_Task instructions_
Once you have read the entries, please say how many lines hold the string "columns", giving the number only.

_Record excerpts_
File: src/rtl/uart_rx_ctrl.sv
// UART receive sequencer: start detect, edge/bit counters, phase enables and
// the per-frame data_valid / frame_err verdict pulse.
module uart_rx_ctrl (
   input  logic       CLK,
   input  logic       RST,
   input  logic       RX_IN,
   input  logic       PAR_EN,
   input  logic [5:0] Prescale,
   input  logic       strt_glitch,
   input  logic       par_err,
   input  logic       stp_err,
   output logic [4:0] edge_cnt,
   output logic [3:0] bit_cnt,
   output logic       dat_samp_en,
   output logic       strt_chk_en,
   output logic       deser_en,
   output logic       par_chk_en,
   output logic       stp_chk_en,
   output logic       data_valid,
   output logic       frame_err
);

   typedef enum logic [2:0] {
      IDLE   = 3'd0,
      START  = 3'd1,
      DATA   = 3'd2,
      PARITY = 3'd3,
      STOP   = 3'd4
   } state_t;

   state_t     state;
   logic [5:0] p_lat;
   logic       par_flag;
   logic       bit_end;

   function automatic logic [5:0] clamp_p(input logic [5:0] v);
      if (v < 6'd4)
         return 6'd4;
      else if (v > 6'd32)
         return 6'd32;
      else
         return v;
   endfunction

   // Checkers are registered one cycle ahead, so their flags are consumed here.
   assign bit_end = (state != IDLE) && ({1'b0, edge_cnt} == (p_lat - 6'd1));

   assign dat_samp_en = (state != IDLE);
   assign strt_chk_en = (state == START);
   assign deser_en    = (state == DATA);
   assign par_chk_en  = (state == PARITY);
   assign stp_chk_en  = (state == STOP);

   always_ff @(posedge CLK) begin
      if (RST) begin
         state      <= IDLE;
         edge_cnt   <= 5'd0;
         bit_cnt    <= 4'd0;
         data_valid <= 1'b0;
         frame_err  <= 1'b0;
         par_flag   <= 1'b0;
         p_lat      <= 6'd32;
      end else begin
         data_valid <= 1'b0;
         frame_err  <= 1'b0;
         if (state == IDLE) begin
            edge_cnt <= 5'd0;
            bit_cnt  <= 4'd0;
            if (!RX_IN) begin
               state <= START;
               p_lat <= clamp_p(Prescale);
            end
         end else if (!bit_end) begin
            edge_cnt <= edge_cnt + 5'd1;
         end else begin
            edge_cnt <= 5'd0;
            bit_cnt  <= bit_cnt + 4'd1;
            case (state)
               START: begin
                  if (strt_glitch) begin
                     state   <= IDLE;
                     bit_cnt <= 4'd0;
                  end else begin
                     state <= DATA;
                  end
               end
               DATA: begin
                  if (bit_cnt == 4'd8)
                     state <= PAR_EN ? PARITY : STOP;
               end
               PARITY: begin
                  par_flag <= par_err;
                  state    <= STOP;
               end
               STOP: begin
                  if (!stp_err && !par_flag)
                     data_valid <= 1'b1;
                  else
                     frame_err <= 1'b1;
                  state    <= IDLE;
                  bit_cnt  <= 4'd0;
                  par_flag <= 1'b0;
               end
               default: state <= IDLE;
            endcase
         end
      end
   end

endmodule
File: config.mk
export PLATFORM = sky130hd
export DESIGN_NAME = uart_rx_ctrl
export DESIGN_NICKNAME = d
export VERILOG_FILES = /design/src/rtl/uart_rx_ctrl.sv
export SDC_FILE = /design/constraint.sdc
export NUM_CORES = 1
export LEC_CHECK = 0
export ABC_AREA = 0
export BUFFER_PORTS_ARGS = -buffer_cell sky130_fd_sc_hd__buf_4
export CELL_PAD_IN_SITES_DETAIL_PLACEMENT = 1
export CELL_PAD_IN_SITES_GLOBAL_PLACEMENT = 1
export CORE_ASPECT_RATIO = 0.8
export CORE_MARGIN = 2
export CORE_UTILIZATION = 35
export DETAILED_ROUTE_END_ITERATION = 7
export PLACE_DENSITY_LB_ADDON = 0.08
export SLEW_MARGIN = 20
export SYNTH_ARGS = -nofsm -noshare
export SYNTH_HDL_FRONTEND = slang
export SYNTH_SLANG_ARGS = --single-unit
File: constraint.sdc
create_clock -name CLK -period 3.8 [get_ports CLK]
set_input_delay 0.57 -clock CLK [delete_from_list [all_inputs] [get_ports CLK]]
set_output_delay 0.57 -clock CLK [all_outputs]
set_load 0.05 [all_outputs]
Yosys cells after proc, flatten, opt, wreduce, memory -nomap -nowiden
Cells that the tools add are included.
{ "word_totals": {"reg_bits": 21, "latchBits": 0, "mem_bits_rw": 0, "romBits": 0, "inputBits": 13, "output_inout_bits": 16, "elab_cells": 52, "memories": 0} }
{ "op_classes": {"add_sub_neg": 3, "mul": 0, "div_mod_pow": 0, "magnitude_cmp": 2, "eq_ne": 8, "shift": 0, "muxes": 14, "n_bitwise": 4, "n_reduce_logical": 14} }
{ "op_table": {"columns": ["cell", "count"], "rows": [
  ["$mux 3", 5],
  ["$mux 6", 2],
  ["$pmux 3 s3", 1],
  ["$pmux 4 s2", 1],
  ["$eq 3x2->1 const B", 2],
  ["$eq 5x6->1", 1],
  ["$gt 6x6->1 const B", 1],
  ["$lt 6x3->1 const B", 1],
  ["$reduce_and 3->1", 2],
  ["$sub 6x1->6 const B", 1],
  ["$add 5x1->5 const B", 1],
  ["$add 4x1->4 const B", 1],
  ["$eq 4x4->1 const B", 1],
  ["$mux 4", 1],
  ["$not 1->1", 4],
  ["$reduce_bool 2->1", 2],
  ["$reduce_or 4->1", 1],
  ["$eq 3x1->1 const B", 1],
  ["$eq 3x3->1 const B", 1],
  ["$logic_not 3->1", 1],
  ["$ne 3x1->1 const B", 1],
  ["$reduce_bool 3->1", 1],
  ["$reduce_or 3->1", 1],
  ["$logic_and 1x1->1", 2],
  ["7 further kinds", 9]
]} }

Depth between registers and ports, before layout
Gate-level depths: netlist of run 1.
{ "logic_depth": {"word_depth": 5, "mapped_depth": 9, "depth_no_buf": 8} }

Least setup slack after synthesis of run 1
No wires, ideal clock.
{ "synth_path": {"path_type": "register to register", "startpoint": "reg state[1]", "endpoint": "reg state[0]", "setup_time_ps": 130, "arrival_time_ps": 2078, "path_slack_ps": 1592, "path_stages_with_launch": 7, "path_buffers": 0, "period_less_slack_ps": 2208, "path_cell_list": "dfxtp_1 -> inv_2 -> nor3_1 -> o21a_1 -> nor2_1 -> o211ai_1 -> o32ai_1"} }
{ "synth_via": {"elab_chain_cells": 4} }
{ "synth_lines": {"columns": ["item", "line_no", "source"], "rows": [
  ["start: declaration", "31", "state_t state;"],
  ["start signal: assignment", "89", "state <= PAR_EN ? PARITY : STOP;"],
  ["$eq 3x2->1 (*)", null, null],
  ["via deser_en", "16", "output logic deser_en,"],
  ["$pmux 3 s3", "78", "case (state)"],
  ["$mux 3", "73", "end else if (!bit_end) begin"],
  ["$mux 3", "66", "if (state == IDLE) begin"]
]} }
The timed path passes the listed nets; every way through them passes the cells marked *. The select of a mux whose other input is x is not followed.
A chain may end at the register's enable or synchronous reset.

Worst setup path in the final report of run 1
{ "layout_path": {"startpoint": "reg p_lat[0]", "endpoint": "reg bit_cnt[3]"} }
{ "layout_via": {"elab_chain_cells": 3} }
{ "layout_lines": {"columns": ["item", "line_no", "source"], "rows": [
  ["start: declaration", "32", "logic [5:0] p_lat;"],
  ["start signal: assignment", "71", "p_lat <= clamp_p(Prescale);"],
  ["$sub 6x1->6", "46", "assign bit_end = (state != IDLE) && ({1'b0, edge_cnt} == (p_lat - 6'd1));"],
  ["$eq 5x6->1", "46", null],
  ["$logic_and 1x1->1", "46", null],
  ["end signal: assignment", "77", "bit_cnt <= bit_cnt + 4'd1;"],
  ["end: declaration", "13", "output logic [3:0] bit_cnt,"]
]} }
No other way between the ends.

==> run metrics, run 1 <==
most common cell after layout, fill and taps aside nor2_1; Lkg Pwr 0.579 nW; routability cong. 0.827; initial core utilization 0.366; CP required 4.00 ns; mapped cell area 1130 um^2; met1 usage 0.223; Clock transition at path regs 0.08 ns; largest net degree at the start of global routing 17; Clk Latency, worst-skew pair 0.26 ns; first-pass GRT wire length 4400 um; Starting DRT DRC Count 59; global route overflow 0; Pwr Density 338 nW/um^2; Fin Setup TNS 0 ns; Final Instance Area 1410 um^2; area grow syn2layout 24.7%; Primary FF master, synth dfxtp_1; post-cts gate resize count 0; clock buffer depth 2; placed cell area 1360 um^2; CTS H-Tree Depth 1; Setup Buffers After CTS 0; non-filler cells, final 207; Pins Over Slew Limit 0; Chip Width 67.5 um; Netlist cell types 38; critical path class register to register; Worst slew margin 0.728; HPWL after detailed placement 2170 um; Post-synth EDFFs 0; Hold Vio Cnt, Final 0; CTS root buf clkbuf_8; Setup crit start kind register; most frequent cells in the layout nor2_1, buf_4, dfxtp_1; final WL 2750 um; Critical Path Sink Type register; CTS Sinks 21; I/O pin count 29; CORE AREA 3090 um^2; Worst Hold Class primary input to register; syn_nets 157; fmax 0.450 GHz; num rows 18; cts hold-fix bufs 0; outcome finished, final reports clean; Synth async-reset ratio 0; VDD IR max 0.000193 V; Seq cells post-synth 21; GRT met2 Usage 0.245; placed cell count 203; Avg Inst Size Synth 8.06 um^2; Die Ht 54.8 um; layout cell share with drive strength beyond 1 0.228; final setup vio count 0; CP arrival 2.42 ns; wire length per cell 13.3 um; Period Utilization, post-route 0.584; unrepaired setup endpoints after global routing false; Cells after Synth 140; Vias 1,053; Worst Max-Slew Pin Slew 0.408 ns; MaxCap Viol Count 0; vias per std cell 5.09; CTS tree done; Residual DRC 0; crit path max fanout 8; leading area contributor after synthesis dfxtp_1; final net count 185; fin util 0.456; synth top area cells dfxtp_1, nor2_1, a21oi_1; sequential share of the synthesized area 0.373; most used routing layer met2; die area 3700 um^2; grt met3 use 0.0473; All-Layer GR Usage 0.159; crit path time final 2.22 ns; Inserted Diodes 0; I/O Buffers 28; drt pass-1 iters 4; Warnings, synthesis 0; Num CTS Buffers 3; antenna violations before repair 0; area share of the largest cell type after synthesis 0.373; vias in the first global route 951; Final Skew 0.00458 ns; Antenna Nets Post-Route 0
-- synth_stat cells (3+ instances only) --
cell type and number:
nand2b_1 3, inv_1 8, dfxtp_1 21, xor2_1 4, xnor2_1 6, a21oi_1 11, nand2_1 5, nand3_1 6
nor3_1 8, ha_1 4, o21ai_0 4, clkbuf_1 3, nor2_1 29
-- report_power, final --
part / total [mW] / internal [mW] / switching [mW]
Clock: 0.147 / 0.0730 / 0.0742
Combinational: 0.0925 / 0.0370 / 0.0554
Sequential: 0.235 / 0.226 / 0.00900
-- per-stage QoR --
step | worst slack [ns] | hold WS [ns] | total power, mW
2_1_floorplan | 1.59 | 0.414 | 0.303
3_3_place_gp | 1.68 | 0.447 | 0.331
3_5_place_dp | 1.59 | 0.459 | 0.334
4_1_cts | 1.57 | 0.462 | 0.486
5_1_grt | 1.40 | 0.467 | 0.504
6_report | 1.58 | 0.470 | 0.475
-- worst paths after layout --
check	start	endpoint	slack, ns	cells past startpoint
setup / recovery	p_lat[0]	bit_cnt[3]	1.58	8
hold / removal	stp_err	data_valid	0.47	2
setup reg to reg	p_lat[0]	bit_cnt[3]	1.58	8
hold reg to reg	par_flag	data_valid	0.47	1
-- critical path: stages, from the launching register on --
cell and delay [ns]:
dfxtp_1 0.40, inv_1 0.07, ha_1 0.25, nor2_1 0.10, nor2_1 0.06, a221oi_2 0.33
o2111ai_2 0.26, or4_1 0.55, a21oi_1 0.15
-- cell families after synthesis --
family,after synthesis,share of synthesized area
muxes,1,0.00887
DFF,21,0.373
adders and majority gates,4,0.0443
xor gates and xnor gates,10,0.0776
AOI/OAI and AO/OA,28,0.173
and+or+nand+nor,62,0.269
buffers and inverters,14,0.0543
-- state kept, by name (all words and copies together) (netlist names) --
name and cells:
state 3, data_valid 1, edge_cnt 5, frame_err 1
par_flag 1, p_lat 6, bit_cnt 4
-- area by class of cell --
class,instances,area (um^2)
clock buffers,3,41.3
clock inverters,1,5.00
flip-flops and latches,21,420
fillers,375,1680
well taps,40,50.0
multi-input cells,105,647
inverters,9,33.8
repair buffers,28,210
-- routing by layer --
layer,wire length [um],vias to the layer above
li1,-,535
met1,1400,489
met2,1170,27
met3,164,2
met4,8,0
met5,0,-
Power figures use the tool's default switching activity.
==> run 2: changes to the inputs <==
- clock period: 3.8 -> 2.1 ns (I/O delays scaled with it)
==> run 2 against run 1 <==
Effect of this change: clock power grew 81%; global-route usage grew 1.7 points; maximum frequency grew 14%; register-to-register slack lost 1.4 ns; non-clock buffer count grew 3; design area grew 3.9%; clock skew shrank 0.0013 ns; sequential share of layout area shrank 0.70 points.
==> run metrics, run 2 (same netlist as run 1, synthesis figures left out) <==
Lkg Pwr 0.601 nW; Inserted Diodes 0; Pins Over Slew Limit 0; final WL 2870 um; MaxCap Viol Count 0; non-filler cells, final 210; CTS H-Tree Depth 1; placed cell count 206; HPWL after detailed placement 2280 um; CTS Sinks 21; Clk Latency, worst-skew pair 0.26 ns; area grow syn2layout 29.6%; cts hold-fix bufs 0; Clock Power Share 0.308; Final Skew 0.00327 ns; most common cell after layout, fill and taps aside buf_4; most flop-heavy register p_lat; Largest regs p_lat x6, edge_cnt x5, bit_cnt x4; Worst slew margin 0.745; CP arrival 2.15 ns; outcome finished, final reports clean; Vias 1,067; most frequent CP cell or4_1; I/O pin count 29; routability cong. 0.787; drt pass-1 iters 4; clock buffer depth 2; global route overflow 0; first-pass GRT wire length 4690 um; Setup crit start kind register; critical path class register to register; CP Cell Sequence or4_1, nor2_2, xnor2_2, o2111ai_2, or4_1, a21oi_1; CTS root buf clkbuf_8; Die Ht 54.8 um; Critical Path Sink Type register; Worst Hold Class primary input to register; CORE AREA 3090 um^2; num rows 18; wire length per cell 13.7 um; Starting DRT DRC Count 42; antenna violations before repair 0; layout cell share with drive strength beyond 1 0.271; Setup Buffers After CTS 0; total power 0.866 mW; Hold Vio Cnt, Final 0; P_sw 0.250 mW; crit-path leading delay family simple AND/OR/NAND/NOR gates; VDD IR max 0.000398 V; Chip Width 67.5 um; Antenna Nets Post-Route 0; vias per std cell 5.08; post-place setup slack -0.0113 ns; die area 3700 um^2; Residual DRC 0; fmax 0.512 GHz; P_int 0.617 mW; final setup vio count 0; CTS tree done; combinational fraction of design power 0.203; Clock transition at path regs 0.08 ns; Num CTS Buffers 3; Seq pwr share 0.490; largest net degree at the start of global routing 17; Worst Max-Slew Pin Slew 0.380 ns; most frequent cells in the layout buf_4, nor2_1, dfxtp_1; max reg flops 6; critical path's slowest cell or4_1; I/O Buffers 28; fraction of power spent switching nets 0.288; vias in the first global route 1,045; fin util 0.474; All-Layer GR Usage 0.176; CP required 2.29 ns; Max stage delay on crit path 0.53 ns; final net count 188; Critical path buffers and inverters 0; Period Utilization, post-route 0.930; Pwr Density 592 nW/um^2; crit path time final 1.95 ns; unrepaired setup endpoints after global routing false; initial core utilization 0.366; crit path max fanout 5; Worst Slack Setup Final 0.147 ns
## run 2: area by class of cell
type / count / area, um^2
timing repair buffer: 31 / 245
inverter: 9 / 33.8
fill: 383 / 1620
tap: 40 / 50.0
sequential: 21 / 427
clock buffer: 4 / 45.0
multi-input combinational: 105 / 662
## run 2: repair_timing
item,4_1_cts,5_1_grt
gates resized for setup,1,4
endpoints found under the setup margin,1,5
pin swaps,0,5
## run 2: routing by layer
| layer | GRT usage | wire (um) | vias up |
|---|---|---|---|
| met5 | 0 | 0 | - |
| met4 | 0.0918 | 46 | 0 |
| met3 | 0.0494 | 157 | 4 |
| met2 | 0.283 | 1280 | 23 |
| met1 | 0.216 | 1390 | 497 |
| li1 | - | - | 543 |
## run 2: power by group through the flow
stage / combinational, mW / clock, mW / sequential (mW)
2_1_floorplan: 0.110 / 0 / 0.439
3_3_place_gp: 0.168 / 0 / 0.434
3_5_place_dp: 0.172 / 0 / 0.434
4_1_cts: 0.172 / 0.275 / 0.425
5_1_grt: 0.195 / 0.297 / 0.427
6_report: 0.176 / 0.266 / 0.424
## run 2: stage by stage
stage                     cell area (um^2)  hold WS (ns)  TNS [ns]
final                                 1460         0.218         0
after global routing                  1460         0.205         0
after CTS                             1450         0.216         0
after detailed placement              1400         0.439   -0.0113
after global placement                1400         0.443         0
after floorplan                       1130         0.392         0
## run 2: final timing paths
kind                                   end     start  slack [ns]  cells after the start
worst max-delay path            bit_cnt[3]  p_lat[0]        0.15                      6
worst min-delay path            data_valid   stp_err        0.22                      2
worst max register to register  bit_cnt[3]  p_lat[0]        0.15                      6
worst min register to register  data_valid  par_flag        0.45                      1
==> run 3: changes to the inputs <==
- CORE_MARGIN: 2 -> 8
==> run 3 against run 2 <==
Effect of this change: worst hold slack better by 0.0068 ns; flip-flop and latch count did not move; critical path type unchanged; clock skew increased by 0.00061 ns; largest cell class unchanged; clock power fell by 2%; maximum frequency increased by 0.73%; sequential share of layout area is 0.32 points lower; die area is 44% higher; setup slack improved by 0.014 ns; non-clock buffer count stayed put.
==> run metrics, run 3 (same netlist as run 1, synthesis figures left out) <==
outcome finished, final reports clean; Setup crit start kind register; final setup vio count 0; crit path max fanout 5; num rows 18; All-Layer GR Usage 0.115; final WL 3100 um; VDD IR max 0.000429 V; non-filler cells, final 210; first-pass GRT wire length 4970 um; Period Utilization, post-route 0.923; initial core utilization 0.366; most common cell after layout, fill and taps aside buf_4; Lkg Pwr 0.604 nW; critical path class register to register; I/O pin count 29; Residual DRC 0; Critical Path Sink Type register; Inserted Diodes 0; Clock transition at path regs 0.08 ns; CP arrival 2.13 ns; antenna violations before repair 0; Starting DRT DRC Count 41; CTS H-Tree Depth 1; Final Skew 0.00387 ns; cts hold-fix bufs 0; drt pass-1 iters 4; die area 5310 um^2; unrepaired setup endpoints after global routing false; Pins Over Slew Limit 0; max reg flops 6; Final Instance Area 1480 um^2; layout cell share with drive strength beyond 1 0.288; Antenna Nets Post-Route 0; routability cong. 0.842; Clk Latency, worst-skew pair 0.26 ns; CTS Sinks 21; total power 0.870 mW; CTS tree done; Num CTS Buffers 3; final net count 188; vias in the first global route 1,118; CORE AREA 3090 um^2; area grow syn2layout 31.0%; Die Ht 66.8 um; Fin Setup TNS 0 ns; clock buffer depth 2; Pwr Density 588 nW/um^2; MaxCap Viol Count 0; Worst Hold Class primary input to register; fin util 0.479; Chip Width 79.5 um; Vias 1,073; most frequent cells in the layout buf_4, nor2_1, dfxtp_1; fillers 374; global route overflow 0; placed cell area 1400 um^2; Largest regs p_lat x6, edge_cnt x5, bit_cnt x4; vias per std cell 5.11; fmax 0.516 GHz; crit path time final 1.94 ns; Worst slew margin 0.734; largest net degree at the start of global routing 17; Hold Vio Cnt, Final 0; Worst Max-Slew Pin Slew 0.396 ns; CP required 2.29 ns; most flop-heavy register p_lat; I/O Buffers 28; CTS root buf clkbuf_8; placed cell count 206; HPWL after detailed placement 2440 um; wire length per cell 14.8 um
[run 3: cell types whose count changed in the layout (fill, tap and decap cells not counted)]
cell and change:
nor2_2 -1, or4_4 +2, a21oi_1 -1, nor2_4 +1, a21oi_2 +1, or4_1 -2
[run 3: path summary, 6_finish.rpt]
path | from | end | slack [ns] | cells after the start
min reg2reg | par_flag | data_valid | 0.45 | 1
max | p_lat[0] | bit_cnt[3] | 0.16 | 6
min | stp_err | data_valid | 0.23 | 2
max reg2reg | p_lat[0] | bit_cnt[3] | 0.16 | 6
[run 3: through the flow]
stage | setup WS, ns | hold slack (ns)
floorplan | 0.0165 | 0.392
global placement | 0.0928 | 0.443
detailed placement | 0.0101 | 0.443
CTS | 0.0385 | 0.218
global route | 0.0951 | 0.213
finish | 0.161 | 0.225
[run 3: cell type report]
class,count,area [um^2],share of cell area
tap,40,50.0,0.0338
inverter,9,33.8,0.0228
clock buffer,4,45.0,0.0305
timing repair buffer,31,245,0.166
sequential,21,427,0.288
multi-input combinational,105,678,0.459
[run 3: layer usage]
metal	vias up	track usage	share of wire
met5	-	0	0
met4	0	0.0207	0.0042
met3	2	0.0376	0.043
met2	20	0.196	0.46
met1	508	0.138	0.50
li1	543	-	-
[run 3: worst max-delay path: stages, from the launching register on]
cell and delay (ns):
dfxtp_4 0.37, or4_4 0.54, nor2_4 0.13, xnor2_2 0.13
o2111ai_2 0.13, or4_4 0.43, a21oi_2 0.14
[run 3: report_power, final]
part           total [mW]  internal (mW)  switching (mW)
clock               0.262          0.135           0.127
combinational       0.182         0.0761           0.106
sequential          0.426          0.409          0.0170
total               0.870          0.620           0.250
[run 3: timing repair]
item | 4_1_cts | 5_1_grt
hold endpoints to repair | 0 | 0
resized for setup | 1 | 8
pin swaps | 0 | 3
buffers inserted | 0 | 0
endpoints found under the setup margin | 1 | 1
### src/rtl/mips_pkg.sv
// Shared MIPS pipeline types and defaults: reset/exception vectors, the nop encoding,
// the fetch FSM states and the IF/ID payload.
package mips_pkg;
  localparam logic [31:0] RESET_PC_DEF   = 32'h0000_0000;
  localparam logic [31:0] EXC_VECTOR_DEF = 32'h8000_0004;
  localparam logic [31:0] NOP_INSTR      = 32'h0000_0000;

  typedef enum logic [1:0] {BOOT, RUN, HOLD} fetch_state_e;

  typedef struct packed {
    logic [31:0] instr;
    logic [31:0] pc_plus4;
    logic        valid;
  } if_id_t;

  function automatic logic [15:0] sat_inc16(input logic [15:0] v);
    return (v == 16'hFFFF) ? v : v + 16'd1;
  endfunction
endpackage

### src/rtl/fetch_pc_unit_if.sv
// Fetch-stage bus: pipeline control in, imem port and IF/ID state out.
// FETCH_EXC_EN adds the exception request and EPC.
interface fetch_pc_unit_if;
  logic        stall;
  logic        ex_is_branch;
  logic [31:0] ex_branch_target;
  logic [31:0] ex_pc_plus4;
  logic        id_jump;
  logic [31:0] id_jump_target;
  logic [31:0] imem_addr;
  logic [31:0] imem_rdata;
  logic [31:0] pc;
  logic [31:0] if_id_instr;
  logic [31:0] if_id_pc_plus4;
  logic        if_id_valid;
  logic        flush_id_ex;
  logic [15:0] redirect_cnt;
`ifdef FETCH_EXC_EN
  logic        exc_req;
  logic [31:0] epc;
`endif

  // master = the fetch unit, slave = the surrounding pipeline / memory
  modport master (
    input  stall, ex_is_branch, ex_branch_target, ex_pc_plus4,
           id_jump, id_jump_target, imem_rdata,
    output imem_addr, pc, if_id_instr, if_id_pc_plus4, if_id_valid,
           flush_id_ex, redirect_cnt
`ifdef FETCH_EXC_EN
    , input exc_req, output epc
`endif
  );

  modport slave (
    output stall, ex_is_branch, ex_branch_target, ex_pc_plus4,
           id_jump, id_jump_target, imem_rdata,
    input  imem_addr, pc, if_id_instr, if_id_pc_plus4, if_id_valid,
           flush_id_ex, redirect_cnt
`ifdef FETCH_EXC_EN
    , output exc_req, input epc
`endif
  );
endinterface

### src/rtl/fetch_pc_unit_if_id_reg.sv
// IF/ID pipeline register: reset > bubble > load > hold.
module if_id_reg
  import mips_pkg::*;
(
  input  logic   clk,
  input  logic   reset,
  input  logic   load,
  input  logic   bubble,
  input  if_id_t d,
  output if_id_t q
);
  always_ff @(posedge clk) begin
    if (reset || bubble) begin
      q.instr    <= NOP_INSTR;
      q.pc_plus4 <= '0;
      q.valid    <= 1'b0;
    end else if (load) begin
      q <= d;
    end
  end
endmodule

_Response area_
3